**Problem statement**. List, from the lines below, each one with "buffers" in it.

BEGIN

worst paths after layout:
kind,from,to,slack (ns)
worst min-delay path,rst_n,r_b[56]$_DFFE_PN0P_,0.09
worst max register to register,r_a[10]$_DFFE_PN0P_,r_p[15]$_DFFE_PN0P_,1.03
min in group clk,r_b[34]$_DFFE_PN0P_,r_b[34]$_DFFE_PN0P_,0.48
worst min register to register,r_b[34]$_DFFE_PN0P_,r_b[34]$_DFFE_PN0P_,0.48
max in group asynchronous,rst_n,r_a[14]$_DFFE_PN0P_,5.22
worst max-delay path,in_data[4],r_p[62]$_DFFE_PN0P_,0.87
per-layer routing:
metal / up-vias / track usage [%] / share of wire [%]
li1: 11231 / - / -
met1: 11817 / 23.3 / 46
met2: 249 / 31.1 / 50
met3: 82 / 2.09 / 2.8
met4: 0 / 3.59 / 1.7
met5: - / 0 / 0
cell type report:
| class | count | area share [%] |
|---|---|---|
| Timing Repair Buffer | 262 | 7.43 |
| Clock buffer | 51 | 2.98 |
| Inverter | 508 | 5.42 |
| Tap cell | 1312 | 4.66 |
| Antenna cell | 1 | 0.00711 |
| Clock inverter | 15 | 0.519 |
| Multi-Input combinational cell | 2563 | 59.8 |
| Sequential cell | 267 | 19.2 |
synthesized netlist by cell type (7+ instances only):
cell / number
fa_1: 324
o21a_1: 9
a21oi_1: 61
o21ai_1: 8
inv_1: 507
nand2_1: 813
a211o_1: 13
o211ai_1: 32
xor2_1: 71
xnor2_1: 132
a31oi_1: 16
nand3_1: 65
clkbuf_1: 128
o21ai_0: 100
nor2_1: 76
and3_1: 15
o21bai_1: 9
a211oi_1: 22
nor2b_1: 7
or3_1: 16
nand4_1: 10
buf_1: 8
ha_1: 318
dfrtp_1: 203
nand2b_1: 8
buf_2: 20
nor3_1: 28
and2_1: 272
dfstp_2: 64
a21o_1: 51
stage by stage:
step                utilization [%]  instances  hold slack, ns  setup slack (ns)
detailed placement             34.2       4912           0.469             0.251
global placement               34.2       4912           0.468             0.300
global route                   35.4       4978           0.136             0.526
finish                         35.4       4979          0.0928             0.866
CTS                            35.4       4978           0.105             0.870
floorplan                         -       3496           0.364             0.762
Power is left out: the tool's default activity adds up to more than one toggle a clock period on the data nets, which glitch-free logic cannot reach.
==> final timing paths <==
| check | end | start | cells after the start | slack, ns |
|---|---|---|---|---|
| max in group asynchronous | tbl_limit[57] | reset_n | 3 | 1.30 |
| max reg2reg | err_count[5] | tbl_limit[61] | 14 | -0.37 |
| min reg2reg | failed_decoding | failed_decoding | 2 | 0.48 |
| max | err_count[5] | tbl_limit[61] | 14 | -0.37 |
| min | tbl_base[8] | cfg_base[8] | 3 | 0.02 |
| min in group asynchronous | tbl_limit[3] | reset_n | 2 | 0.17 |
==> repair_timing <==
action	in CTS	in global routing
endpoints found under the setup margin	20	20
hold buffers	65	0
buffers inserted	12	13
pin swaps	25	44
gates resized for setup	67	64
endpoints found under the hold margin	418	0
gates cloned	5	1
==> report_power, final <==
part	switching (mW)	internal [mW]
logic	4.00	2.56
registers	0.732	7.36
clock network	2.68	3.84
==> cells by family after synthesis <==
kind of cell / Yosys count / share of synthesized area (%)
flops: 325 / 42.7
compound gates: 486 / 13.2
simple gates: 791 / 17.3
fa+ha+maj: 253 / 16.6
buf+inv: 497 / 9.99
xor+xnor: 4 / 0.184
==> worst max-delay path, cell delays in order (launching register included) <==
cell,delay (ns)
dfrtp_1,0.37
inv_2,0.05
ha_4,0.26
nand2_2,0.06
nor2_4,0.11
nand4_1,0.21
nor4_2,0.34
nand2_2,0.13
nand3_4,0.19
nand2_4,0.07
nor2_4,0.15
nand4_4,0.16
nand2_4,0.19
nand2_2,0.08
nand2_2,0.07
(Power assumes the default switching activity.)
[config.mk]
export PLATFORM = sky130hd
export DESIGN_NAME = puf_challenge_reader
export DESIGN_NICKNAME = d
export VERILOG_FILES = /design/src/rtl/puf_challenge_reader.sv
export SDC_FILE = /design/constraint.sdc
export NUM_CORES = 1
export LEC_CHECK = 0
export CORE_ASPECT_RATIO = 1.5
export CORE_MARGIN = 10
export CORE_UTILIZATION = 50
export CTS_CLUSTER_SIZE = 10
export DETAILED_ROUTE_END_ITERATION = 8
export HOLD_SLACK_MARGIN = 0.08
export PLACE_DENSITY = 0.82
export SYNTH_ARGS = -nofsm -noshare
export SYNTH_HDL_FRONTEND = slang
export SYNTH_SLANG_ARGS = --single-unit
[constraint.sdc]
create_clock -name clk -period 4.9 [get_ports clk]
set_clock_uncertainty 0.05 [all_clocks]
set_input_delay 0.98 -clock clk [delete_from_list [all_inputs] [get_ports clk]]
set_output_delay 0.98 -clock clk [all_outputs]
set_load 0.01 [all_outputs]
[src/rtl/puf_challenge_reader.sv]
// Host-side reader for a serialized ring-oscillator PUF.
// Accepts a challenge, runs NUM_EVAL PUF evaluations, and returns a per-bit
// majority vote, an instability mask and a timeout flag.
module puf_challenge_reader #(
    parameter int NUM_EVAL = 5,
    parameter int TIMEOUT  = 1023,
    parameter int TO_W     = 16
) (
    input  logic       clk,
    input  logic       rst,
    input  logic       req_valid,
    output logic       req_ready,
    input  logic [7:0] req_challenge,
    output logic       puf_en,
    output logic       puf_rst,
    output logic [7:0] puf_chall,
    input  logic [7:0] puf_response,
    input  logic       puf_ready,
    output logic       rsp_valid,
    input  logic       rsp_ready,
    output logic [7:0] rsp_data,
    output logic [7:0] rsp_unstable,
    output logic       rsp_timeout
);

    typedef enum logic [1:0] {IDLE, PREP, WAIT, DONE} state_t;

    localparam logic [3:0]      NUM_EVAL_C = 4'(NUM_EVAL);
    localparam logic [3:0]      HALF_C     = 4'(NUM_EVAL / 2);
    localparam logic [TO_W-1:0] TIMEOUT_C  = TO_W'(TIMEOUT);

    state_t            state, state_d;
    logic [3:0]        eval_cnt, eval_cnt_d;
    logic [7:0][3:0]   ones, ones_d, ones_sum;
    logic [TO_W-1:0]   to_cnt, to_cnt_d;
    logic              ready_q;
    logic              capture;

    logic              req_ready_d, puf_en_d, puf_rst_d, rsp_valid_d, rsp_timeout_d;
    logic [7:0]        puf_chall_d, rsp_data_d, rsp_unstable_d;

    // A response only counts on a fresh rising edge of puf_ready.
    assign capture = puf_ready & ~ready_q;

    // State register.
    // NOTE: sequential state uses non-blocking assignments so every register
    // samples the pre-edge values, independent of statement order.
    always_ff @(posedge clk or posedge rst) begin
        if (rst) state <= IDLE;
        else     state <= state_d;
    end

    // Registered outputs, counters and the puf_ready edge detector.
    always_ff @(posedge clk or posedge rst) begin
        if (rst) begin
            req_ready    <= 1'b1;
            puf_en       <= 1'b0;
            puf_rst      <= 1'b1;
            puf_chall    <= 8'h00;
            rsp_valid    <= 1'b0;
            rsp_data     <= 8'h00;
            rsp_unstable <= 8'h00;
            rsp_timeout  <= 1'b0;
            eval_cnt     <= '0;
            ones         <= '0;
            to_cnt       <= '0;
            ready_q      <= 1'b0;
        end else begin
            req_ready    <= req_ready_d;
            puf_en       <= puf_en_d;
            puf_rst      <= puf_rst_d;
            puf_chall    <= puf_chall_d;
            rsp_valid    <= rsp_valid_d;
            rsp_data     <= rsp_data_d;
            rsp_unstable <= rsp_unstable_d;
            rsp_timeout  <= rsp_timeout_d;
            eval_cnt     <= eval_cnt_d;
            ones         <= ones_d;
            to_cnt       <= to_cnt_d;
            ready_q      <= puf_ready;
        end
    end

    // Next-state and next-output logic.
    always_comb begin
        // NOTE: every signal gets a hold-value default first so no path
        // through the case statement can infer a latch.
        state_d        = state;
        req_ready_d    = req_ready;
        puf_en_d       = puf_en;
        puf_rst_d      = puf_rst;
        puf_chall_d    = puf_chall;
        rsp_valid_d    = rsp_valid;
        rsp_data_d     = rsp_data;
        rsp_unstable_d = rsp_unstable;
        rsp_timeout_d  = rsp_timeout;
        eval_cnt_d     = eval_cnt;
        ones_d         = ones;
        to_cnt_d       = to_cnt;

        for (int i = 0; i < 8; i++) begin
            ones_sum[i] = ones[i] + {3'b000, puf_response[i]};
        end

        case (state)
            IDLE: begin
                req_ready_d = 1'b1;
                puf_rst_d   = 1'b1;
                puf_en_d    = 1'b0;
                if (req_valid && req_ready) begin
                    puf_chall_d = req_challenge;
                    eval_cnt_d  = '0;
                    ones_d      = '0;
                    req_ready_d = 1'b0;
                    state_d     = PREP;
                end
            end
            PREP: begin
                // Outputs for the first WAIT cycle are set up here.
                to_cnt_d  = '0;
                puf_rst_d = 1'b0;
                puf_en_d  = 1'b1;
                state_d   = WAIT;
            end
            WAIT: begin
                if (capture) begin
                    ones_d     = ones_sum;
                    eval_cnt_d = eval_cnt + 4'd1;
                    puf_en_d   = 1'b0;
                    puf_rst_d  = 1'b1;
                    if (eval_cnt + 4'd1 == NUM_EVAL_C) begin
                        state_d       = DONE;
                        rsp_valid_d   = 1'b1;
                        rsp_timeout_d = 1'b0;
                        for (int i = 0; i < 8; i++) begin
                            rsp_data_d[i]     = ones_sum[i] > HALF_C;
                            rsp_unstable_d[i] = (ones_sum[i] != 4'd0) && (ones_sum[i] != NUM_EVAL_C);
                        end
                    end else begin
                        state_d = PREP;
                    end
                end else if (to_cnt + 1'b1 == TIMEOUT_C) begin
                    state_d        = DONE;
                    rsp_valid_d    = 1'b1;
                    rsp_timeout_d  = 1'b1;
                    rsp_data_d     = 8'h00;
                    rsp_unstable_d = 8'hFF;
                    puf_en_d       = 1'b0;
                    puf_rst_d      = 1'b1;
                end else begin
                    to_cnt_d = to_cnt + 1'b1;
                end
            end
            DONE: begin
                if (rsp_valid && rsp_ready) begin
                    rsp_valid_d = 1'b0;
                    req_ready_d = 1'b1;
                    state_d     = IDLE;
                end
            end
            default: state_d = IDLE;
        endcase
    end

endmodule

END

**Completed exercise**.
hold buffers	65	0
buffers inserted	12	13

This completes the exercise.